▶ [Problem details]
Filter the data for "else" and copy matching lines.

▶ [Data under study]
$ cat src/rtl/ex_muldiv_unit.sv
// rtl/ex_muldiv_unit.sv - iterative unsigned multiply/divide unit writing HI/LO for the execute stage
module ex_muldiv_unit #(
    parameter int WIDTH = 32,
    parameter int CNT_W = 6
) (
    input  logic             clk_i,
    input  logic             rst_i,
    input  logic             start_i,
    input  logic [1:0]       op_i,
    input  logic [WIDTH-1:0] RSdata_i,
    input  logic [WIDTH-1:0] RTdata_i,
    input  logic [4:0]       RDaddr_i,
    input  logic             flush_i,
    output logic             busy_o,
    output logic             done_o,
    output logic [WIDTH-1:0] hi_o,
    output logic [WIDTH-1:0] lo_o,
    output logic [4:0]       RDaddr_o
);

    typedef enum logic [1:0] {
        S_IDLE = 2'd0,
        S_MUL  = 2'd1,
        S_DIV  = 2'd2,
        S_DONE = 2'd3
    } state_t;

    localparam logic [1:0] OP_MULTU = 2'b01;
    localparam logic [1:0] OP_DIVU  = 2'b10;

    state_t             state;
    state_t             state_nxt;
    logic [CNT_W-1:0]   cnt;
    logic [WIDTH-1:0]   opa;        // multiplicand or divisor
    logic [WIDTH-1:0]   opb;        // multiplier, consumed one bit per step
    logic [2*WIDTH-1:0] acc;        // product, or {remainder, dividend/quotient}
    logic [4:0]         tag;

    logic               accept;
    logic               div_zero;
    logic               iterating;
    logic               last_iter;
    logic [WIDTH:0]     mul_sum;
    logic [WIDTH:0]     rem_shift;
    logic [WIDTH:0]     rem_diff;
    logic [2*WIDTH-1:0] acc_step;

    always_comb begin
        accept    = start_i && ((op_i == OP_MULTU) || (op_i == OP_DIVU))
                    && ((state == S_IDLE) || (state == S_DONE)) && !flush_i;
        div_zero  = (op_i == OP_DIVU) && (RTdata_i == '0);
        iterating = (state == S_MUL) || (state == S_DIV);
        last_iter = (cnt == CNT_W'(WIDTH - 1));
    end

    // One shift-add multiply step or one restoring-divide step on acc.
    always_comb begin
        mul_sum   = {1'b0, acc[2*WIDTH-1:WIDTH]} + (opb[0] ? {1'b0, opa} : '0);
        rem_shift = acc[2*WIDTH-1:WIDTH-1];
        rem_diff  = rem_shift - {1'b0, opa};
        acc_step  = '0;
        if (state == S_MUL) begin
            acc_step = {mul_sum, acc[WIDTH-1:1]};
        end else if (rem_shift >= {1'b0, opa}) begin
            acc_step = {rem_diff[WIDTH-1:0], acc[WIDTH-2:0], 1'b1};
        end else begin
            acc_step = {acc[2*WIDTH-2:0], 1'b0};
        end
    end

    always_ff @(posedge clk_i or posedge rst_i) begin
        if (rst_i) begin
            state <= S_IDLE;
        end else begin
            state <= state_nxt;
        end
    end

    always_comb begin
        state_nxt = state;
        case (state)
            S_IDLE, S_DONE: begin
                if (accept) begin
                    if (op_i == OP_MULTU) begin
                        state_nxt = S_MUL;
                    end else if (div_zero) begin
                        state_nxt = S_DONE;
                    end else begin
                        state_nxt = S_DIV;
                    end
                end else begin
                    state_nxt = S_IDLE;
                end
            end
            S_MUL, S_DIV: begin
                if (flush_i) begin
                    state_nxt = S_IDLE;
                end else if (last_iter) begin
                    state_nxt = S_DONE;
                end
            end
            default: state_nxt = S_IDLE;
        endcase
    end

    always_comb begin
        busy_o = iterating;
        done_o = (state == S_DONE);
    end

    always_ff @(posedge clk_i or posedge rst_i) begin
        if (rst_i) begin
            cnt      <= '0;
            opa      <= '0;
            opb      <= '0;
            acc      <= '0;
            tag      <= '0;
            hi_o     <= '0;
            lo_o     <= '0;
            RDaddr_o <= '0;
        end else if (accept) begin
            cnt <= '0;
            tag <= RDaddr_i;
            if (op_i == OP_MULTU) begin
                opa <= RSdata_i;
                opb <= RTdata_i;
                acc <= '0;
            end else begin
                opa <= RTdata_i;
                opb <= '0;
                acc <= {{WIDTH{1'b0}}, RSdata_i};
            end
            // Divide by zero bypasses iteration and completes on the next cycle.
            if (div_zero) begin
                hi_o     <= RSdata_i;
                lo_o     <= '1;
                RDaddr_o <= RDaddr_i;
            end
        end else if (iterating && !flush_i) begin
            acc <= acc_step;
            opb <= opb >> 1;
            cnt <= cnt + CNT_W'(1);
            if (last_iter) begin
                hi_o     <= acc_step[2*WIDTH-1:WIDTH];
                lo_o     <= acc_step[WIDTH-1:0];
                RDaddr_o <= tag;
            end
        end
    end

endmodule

==

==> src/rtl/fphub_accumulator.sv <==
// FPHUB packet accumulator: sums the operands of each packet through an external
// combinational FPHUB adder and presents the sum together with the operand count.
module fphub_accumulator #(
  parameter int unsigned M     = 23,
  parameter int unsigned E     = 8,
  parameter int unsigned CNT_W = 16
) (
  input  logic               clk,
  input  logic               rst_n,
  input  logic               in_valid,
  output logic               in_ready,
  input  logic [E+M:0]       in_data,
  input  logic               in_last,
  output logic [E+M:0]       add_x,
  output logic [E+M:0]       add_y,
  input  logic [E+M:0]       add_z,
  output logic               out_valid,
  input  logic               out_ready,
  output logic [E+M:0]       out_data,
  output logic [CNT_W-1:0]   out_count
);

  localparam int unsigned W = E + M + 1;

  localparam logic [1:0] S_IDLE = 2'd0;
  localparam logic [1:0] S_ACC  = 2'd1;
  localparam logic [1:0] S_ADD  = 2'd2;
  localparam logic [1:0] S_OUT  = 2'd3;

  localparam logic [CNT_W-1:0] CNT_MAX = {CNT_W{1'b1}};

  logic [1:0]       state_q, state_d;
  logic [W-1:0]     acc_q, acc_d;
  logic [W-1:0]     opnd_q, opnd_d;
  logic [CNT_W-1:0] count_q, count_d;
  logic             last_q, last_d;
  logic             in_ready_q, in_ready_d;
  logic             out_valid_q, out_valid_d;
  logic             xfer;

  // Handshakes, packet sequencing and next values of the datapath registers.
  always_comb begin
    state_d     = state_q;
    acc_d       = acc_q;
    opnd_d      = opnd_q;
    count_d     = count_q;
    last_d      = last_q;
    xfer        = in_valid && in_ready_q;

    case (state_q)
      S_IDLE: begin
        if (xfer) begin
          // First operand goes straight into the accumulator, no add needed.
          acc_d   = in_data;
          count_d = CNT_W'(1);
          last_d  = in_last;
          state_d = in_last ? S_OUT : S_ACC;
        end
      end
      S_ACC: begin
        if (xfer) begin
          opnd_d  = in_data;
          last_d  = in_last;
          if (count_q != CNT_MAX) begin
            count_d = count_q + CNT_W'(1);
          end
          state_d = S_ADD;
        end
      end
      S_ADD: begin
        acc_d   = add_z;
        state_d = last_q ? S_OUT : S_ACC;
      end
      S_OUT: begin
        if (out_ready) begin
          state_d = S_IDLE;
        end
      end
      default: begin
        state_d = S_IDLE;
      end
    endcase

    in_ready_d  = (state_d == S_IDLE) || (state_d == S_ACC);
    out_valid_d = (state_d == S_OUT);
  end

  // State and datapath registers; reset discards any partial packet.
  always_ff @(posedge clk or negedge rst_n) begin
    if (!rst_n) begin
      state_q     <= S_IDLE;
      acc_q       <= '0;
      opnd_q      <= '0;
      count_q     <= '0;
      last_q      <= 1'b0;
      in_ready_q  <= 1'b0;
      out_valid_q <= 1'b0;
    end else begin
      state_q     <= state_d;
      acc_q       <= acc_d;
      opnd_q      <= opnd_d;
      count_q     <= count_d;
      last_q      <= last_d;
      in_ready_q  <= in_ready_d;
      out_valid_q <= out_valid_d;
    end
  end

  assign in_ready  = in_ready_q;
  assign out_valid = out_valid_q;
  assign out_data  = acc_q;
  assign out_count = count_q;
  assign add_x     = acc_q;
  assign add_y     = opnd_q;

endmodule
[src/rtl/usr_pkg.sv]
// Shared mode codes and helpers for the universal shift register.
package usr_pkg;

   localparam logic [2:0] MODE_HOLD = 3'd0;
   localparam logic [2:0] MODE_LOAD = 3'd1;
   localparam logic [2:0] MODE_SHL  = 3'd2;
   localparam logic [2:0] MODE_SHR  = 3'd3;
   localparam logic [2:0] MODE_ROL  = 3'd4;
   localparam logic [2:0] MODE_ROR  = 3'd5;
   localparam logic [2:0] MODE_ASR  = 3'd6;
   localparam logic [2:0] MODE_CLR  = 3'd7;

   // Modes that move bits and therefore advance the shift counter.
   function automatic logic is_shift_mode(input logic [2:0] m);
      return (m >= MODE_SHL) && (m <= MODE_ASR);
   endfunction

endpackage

▶ [Output for this task]
        end else if (rem_shift >= {1'b0, opa}) begin
        end else begin
        end else begin
                    end else if (div_zero) begin
                    end else begin
                end else begin
                end else if (last_iter) begin
        end else if (accept) begin
            end else begin
        end else if (iterating && !flush_i) begin
    end else begin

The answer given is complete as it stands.